Department for Business, Innovation and Skills: Venture capital support to small businesses - Public Accounts Committee Contents


Examination of Witnesses (Question Numbers 80-99)

DEPARTMENT FOR BUSINESS, INNOVATION AND SKILLS AND CAPITAL FOR ENTERPRISE LIMITED

13 JANUARY 2010

  Q80  Mr Mitchell: Do you then deduct from the fund manager's fee?

  Mr Earley: No, but after the investment period the fees are based on the value of the existing investment. So the higher the number of write-offs early in the life of the funds the lower the fees are going forward in the funds.

  Q81  Mr Mitchell: So it is a bit like a banker: he gets the money whatever he does, whether he succeeds or he fails.

  Mr Earley: That is not necessarily the case.

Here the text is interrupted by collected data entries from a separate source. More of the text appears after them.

module LOD4(
    input [3:0] data_i,
    output [3:0] data_o
    );
	 wire mux0;
	 wire mux1;
	 wire mux2;
	 assign mux2 = (data_i[3]==1) ? 1'b0 : 1'b1;
	 assign mux1 = (data_i[2]==1) ? 1'b0 : mux2;
	 assign mux0 = (data_i[1]==1) ? 1'b0 : mux1;
	 assign data_o[3] = data_i[3];
	 assign data_o[2] =(mux2 & data_i[2]);
	 assign data_o[1] =(mux1 & data_i[1]);
	 assign data_o[0] =(mux0 & data_i[0]);
endmodule
module Muxes2in1Array4(
    input [3:0] data_i,
    input select_i,
    output [3:0] data_o
    );
	assign data_o[3] = select_i ? data_i[3] : 1'b0;
	assign data_o[2] = select_i ? data_i[2] : 1'b0;
	assign data_o[1] = select_i ? data_i[1] : 1'b0;
	assign data_o[0] = select_i ? data_i[0] : 1'b0;
endmodule
module LOD16(
    input [15:0] data_i,
    output zero_o,
    output [15:0] data_o
    );
	 wire [15:0] z;
	 wire [3:0] select;
	 wire [3:0] zdet;
	 assign zdet[3] = data_i[15] | data_i[14] | data_i[13] | data_i[12];
	 assign zdet[2] = data_i[11] | data_i[10] | data_i[9] | data_i[8];
	 assign zdet[1] = data_i[7] | data_i[6] | data_i[5] | data_i[4];
	 assign zdet[0] = data_i[3] | data_i[2] | data_i[1] | data_i[0];
	 assign zero_o = ~(zdet[3] | zdet[2] | zdet[1] | zdet[0]);
	 LOD4 lod4_3 (
		.data_i(data_i[15:12]), 
		.data_o(z[15:12])
	 );
	 LOD4 lod4_2 (
		.data_i(data_i[11:8]), 
		.data_o(z[11:8])
	 );
	 LOD4 lod4_1 (
		.data_i(data_i[7:4]), 
		.data_o(z[7:4])
	 );
	 LOD4 lod4_0 (
		.data_i(data_i[3:0]), 
		.data_o(z[3:0])
	 );
	 LOD4 lod4_middle (
		.data_i(zdet), 
		.data_o(select)
	 );
	 Muxes2in1Array4 Inst_MUX214_3 (
		.data_i(z[15:12]), 
		.select_i(select[3]), 
		.data_o(data_o[15:12])
    );
	 Muxes2in1Array4 Inst_MUX214_2 (
		.data_i(z[11:8]), 
		.select_i(select[2]), 
		.data_o(data_o[11:8])
    );
	 Muxes2in1Array4 Inst_MUX214_1 (
		.data_i(z[7:4]), 
		.select_i(select[1]), 
		.data_o(data_o[7:4])
    );
	 Muxes2in1Array4 Inst_MUX214_0 (
		.data_i(z[3:0]), 
		.select_i(select[0]), 
		.data_o(data_o[3:0])
    );
endmodule
module Barrel16L(
    input [15:0] data_i,
    input [3:0] shift_i,
    output reg [15:0] data_o
    );
   always @*
      case (shift_i)
         4'b0000: data_o = data_i;
         4'b0001: data_o = data_i << 1;
         4'b0010: data_o = data_i << 2;
         4'b0011: data_o = data_i << 3;
         4'b0100: data_o = data_i << 4;
         4'b0101: data_o = data_i << 5;
         4'b0110: data_o = data_i << 6;
         4'b0111: data_o = data_i << 7;
         4'b1000: data_o = data_i << 8;
         4'b1001: data_o = data_i << 9;
         4'b1010: data_o = data_i << 10;
         4'b1011: data_o = data_i << 11;
         4'b1100: data_o = data_i << 12;
         4'b1101: data_o = data_i << 13;
         4'b1110: data_o = data_i << 14;
         default: data_o = data_i << 15;
      endcase
endmodule
module Barrel16R(
    input [15:0] data_i,
    input [3:0] shift_i,
    output reg [15:0] data_o
    );
   always @*
      case (shift_i)
         4'b0000: data_o = data_i;
         4'b0001: data_o = data_i >> 1;
         4'b0010: data_o = data_i >> 2;
         4'b0011: data_o = data_i >> 3;
         4'b0100: data_o = data_i >> 4;
         4'b0101: data_o = data_i >> 5;
         4'b0110: data_o = data_i >> 6;
         4'b0111: data_o = data_i >> 7;
         4'b1000: data_o = data_i >> 8;
         4'b1001: data_o = data_i >> 9;
         4'b1010: data_o = data_i >> 10;
         4'b1011: data_o = data_i >> 11;
         4'b1100: data_o = data_i >> 12;
         4'b1101: data_o = data_i >> 13;
         4'b1110: data_o = data_i >> 14;
         default: data_o = data_i >> 15;
      endcase
endmodule
module Barrel32L(
    input [31:0] data_i,
    input [4:0] shift_i,
    output reg [31:0] data_o
    );
   always @*
      case (shift_i)
         5'b00000: data_o = data_i;
         5'b00001: data_o = data_i << 1;
         5'b00010: data_o = data_i << 2;
         5'b00011: data_o = data_i << 3;
         5'b00100: data_o = data_i << 4;
         5'b00101: data_o = data_i << 5;
         5'b00110: data_o = data_i << 6;
         5'b00111: data_o = data_i << 7;
         5'b01000: data_o = data_i << 8;
         5'b01001: data_o = data_i << 9;
         5'b01010: data_o = data_i << 10;
         5'b01011: data_o = data_i << 11;
         5'b01100: data_o = data_i << 12;
         5'b01101: data_o = data_i << 13;
         5'b01110: data_o = data_i << 14;
		 5'b01111: data_o = data_i << 15;
         default:  data_o = data_i << 16;
      endcase
endmodule
module FAd(a,b,c,cy,sm);
	input a,b,c;
	output cy,sm;
	wire x,y,z;
	xor x1(x,a,b);
	xor x2(sm,x,c);
	and a1(y,a,b);
	and a2(z,x,c);
	or o1(cy,y,z);
endmodule
module carry_lookahead_adder
  #(parameter WIDTH = 16)
  (
   input [WIDTH-1:0] i_add1,
   input [WIDTH-1:0] i_add2,
	input cin,
   output [WIDTH-1:0]  o_result
   );
  wire [WIDTH:0]     w_C;
  wire [WIDTH-1:0]   w_G, w_P, w_SUM;
  genvar  ii;
  generate
    for (ii=0; ii<WIDTH; ii=ii+1) 
      begin: mod_carry
        FA full_adder_inst
            ( 
              .a(i_add1[ii]),
              .b(i_add2[ii]),
              .c(w_C[ii]),
              .sm(w_SUM[ii]),
              .cy()
              );
      end
  endgenerate
  genvar jj;
  generate
    for (jj=0; jj<WIDTH; jj=jj+1) 
      begin: mod_sum
        assign w_G[jj]   = i_add1[jj] & i_add2[jj];
        assign w_P[jj]   = i_add1[jj] | i_add2[jj];
        assign w_C[jj+1] = w_G[jj] | (w_P[jj] & w_C[jj]);
      end
  endgenerate
  assign w_C[0] = cin; 
  assign o_result = {w_SUM};    
endmodule  
module FA(a,b,c,cy,sm);
	input a,b,c;
	output cy,sm;
	wire x,y,z;
	xor x1(x,a,b);
	xor x2(sm,x,c);
	and a1(y,a,b);
	and a2(z,x,c);
	or o1(cy,y,z);
endmodule
module carry_lookahead_inc
  (
   input [4:0] i_add1,
   output [4:0]  o_result
   );
  wire [5:0]     w_C;
  wire [4:0]   w_SUM;
  genvar  ii;
  generate 
    for (ii=0; ii<5; ii=ii+1) 
      begin: once_told
         assign w_SUM[ii] = i_add1[ii] ^ w_C[ii];
      end
  endgenerate
  genvar jj;
  generate
    for (jj=0; jj<5; jj=jj+1) 
      begin : someone
        assign w_C[jj+1] = (i_add1[jj] & w_C[jj]);
      end
  endgenerate
  assign w_C[0] = 1'b1;  
  assign o_result = w_SUM;    
endmodule  
`timescale 1ns / 10ps
module mult_top(
    input clk,
    input  [15:0] x,
    input  [15:0] y,
    output reg [31:0] p_out
    );
    wire [31:0] P_vec;
    reg [15:0] X_vec;
    reg [15:0] Y_vec;
    MITCH mult(X_vec,Y_vec,P_vec); 
    always @(posedge clk) 
    begin
        p_out = P_vec;
        X_vec = x;
        Y_vec = y;
    end
endmodule 
==> /design/flow/run.sh <==
#!/bin/bash
# OpenROAD 26Q1-2900-gdf79404cd8, Yosys 0.63+post, stock flow scripts
make -C /OpenROAD-flow-scripts/flow DESIGN_CONFIG=/design/flow/config.mk WORK_HOME=/design/flow/orfs finish
==> /design/flow/config.mk <==
export PLATFORM = sky130hd
export DESIGN_NAME = mult_top
export DESIGN_NICKNAME = mult_top
export VERILOG_FILES = /design/flow/design.v
export SDC_FILE = /design/flow/constraint.sdc
export NUM_CORES = 4
export LEC_CHECK = 1
export CORE_UTILIZATION = 30
==> /design/flow/constraint.sdc <==
current_design mult_top

set clk_period 7.9
set clk_io_pct 0.2

create_clock -name clk0 -period $clk_period [get_ports {clk}]

set non_clock_inputs [all_inputs -no_clocks]
set_input_delay [expr $clk_period * $clk_io_pct] -clock clk0 $non_clock_inputs
set_output_delay [expr $clk_period * $clk_io_pct] -clock clk0 [all_outputs]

There is no performance incentive unless performance is delivered and fees after the first five years generally in the fund are based on the existing investment. So where investments have failed, if there have been large numbers of failures, then the fees will drop significantly after the first five years.

  Q82  Mr Mitchell: You were talking about Europe. Are there similar funds governmentally financed in European countries?

  Mr Earley: There are in most developed economies and appendix two of the Report is a study from Professor Gordon Murray which looks at a number of those programmes.

  Q83  Mr Mitchell: Are they more generous or meaner than ours? Taken by country, how do they do in France and Germany?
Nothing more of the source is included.